Tuesday, 12 January 2016

Goodbye Bowie


News of the demise of David Bowie started this week off with a big dollop of shite. People questioned the news by going back to bed and trying to wake up properly to the usual news of Trump saying something stupid and death in the Middle East. Sure enough the Saudi-led coalition hit a hospital in Yemen during an airstrike killing 4 but none of that mattered on Monday.

Bowie was a tall skinny English bi-sexual chain smoking alien but he made great music that has touched several generations, somehow he could sing a duet with Bing Crosby or Mick Jagger and still be cool.

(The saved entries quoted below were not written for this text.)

===== src/rtl/scanline_irq_unit.sv =====
module scanline_irq_unit #(
   parameter int unsigned ADDR_W      = 16,
   parameter int unsigned DATA_W      = 8,
   parameter int unsigned LINE_W      = 8,
   parameter logic [ADDR_W-1:0] TARGET_ADDR = 16'h5203,
   parameter logic [ADDR_W-1:0] STATUS_ADDR = 16'h5204,
   parameter bit IRQ_REG = 1'b0
) (
   input  logic              clk,
   input  logic              rst_n,
   input  logic [ADDR_W-1:0] cpu_addr,
   input  logic [DATA_W-1:0] cpu_wdata,
   input  logic              cpu_rd,
   input  logic              cpu_wr,
   output logic [DATA_W-1:0] cpu_rdata,
   input  logic              line_start,
   input  logic              in_frame,
   output logic              irq_n
);
   logic              match, frame_act, en_q, pend_q;
   logic [LINE_W-1:0] line_cnt, target;

   slirq_line_track #(.LINE_W(LINE_W)) u_track (
      .clk(clk), .rst_n(rst_n), .line_start(line_start), .in_frame(in_frame),
      .target(target), .match(match), .frame_act(frame_act), .line_cnt(line_cnt)
   );

   slirq_ctrl_regs #(
      .ADDR_W(ADDR_W), .DATA_W(DATA_W), .LINE_W(LINE_W),
      .TARGET_ADDR(TARGET_ADDR), .STATUS_ADDR(STATUS_ADDR)
   ) u_regs (
      .clk(clk), .rst_n(rst_n), .cpu_addr(cpu_addr), .cpu_wdata(cpu_wdata),
      .cpu_rd(cpu_rd), .cpu_wr(cpu_wr), .cpu_rdata(cpu_rdata),
      .match(match), .frame_act(frame_act),
      .target(target), .en_q(en_q), .pend_q(pend_q)
   );

   generate
      if (IRQ_REG) begin : g_irq_ff
         // Registered variant: one extra cycle of latency, glitch-free pin
         always_ff @(posedge clk) begin
            if (!rst_n) irq_n <= 1'b1;
            else        irq_n <= !(pend_q && en_q);
         end
      end else begin : g_irq_comb
         // Default variant: the pin follows the flag registers directly
         assign irq_n = !(pend_q && en_q);
      end
   endgenerate


   reenable_fires_chk: assert property (@(posedge clk) disable iff (!rst_n)
      (!IRQ_REG && pend_q && $rose(en_q)) |-> !irq_n);


   reset_irq_high_chk: assert property (@(posedge clk)
      $past(!rst_n) |-> irq_n);
endmodule
<file path="config.mk">
export PLATFORM = sky130hd
export DESIGN_NAME = wo_i2c_regbank
export DESIGN_NICKNAME = d
export VERILOG_FILES = /design/src/rtl/i2cw_pkg.sv /design/src/rtl/i2cw_cond_det.sv /design/src/rtl/i2cw_rx_byte.sv /design/src/rtl/i2cw_regbank.sv /design/src/rtl/wo_i2c_regbank.sv
export SDC_FILE = /design/constraint.sdc
export NUM_CORES = 1
export LEC_CHECK = 0
export ABC_AREA = 1
export BUFFER_PORTS_ARGS = -buffer_cell sky130_fd_sc_hd__buf_2
export CAP_MARGIN = 25
export CORE_UTILIZATION = 55
export DETAILED_ROUTE_END_ITERATION = 8
export HOLD_SLACK_MARGIN = 0.15
export PLACE_DENSITY = 0.77
export SETUP_SLACK_MARGIN = 0.05
export SYNTH_ARGS = -nofsm -noshare
export SYNTH_HDL_FRONTEND = slang
export SYNTH_HIERARCHICAL = 1
export SYNTH_SLANG_ARGS = --single-unit
</file>
<file path="constraint.sdc">
create_clock -name clk -period 3.9 [get_ports clk]
set_input_delay 0.585 -clock clk [delete_from_list [all_inputs] [get_ports clk]]
set_output_delay 0.585 -clock clk [all_outputs]
set_load 0.05 [all_outputs]
</file>
===== src/rtl/aln_pkg.sv =====
package aln_pkg;

    typedef enum logic [1:0] {
        ST_IDLE = 2'd0,
        ST_FILL = 2'd1,
        ST_RUN  = 2'd2
    } strip_st_t;

    localparam int SUB_ENTRIES = 4;

endpackage


===== src/rtl/aln_subst.sv =====
module aln_subst #(
    parameter int W = 8
) (
    input  logic [W-1:0]               q_sym,
    input  logic [W-1:0]               d_sym,
    input  logic [aln_pkg::SUB_ENTRIES*W-1:0] tab,
    output logic signed [W-1:0]        score
);
    logic [1:0] idx;
    logic       unk;

    always_comb begin
        unk = (q_sym > W'(3)) || (d_sym > W'(3));
        if (unk)                    idx = 2'd3;
        else if (q_sym == d_sym)    idx = 2'd0;
        else if (q_sym[0] == d_sym[0]) idx = 2'd1;
        else                        idx = 2'd2;
    end

    always_comb begin
        unique case (idx)
            2'd0: score = $signed(tab[0*W +: W]);
            2'd1: score = $signed(tab[1*W +: W]);
            2'd2: score = $signed(tab[2*W +: W]);
            default: score = $signed(tab[3*W +: W]);
        endcase
    end
endmodule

His early work was his best, then he made a come back in the 80's and after that well it was decent music though no longer ground breaking or iconic but had a consistency that it didn't suck. He died after the release of his last album Blackstar which will be a massive hit just because he's dead. It's already being touted as a poignant final message and a parting gift to the fans. Would the track Lazarus get any attention had he not died? Probably not, I don't know what his album before that or the one before that was.  

Nirvana covered his Man that sold the world song so that right there should tell you how cool he was considered to be, he did have genius and talent.

The Rolling stones and The Who had their moments but lacked Bowie's cool and didn't age well for teenage rebels. Mick Jagger in neon spandex prancing around and Roger Daltrey with his boring trout fishing.

The Beatles sound dated and middle of the road compared to Bowie, it's difficult to pin down what it was that he had.

     Well hung, snow white tan.

His best songs were catchy and intelligent, even if you didn't know all of the werds you could still sing something, "don't let me hear you say life's taking you no where ... angel" Always singing the angel part in a high pitched voice of course. 

Ch-ch-ch-ch-changes .... We could be heroes, just for one day .... Ha ha ha, hee hee hee, I'm a laughing Gnome and you can't catch me. 

Like most singers, he certainly won't be remembered for his acting abilities though labyrinth remains the favourite of many. It was camp and not serious at all and even though it made underage teenage sex/rape kinda appealing it wasn't in a creepy Roman Polanski or Woody Allen way .... yeah, um one for all the family.  

Movie stars, singers, writers .... people who have always been in your life drop like flies as you get older, it's like a part of your own life going when they lose their lives. Do they know the impact they have on people? 

Are they all "whatever, I got well paid for dying as Han Solo, it's just a character in a movie people" or do they actually care that the space smuggler who shot first was yer childhood hero? ... Ach Star Trek was still better. 

Maybe they were a part of your childhood or early adolescence and now they are gone. Like those friends and relatives you hardly ever visit, you like them and are comforted by the fact they are alive and in the world but life always gets in the way of saying hello, then you read the news or get an e-mail and it's too late.  

I'm afraid of Americans, I'm afraid of the werld.

Bowie always looked like a skinny dying fucker, who could have guessed that he really was dying? 69 years old young he lasted longer than some. Cancer is a predator, it even got pot head Bob Marley, so much for natural cures, no one is safe from it. When chain smokers like Bowie, Nimoy or Lemmy get it you may go "meh" and shrug  though Nimoy had quite decades ago. 

Bowie aged well and always had style, you wouldn't catch him in a pair of sweats, short shorts maybe but not sweats.
 
He was never like anyone else and there will probably never be anyone else like him ever again.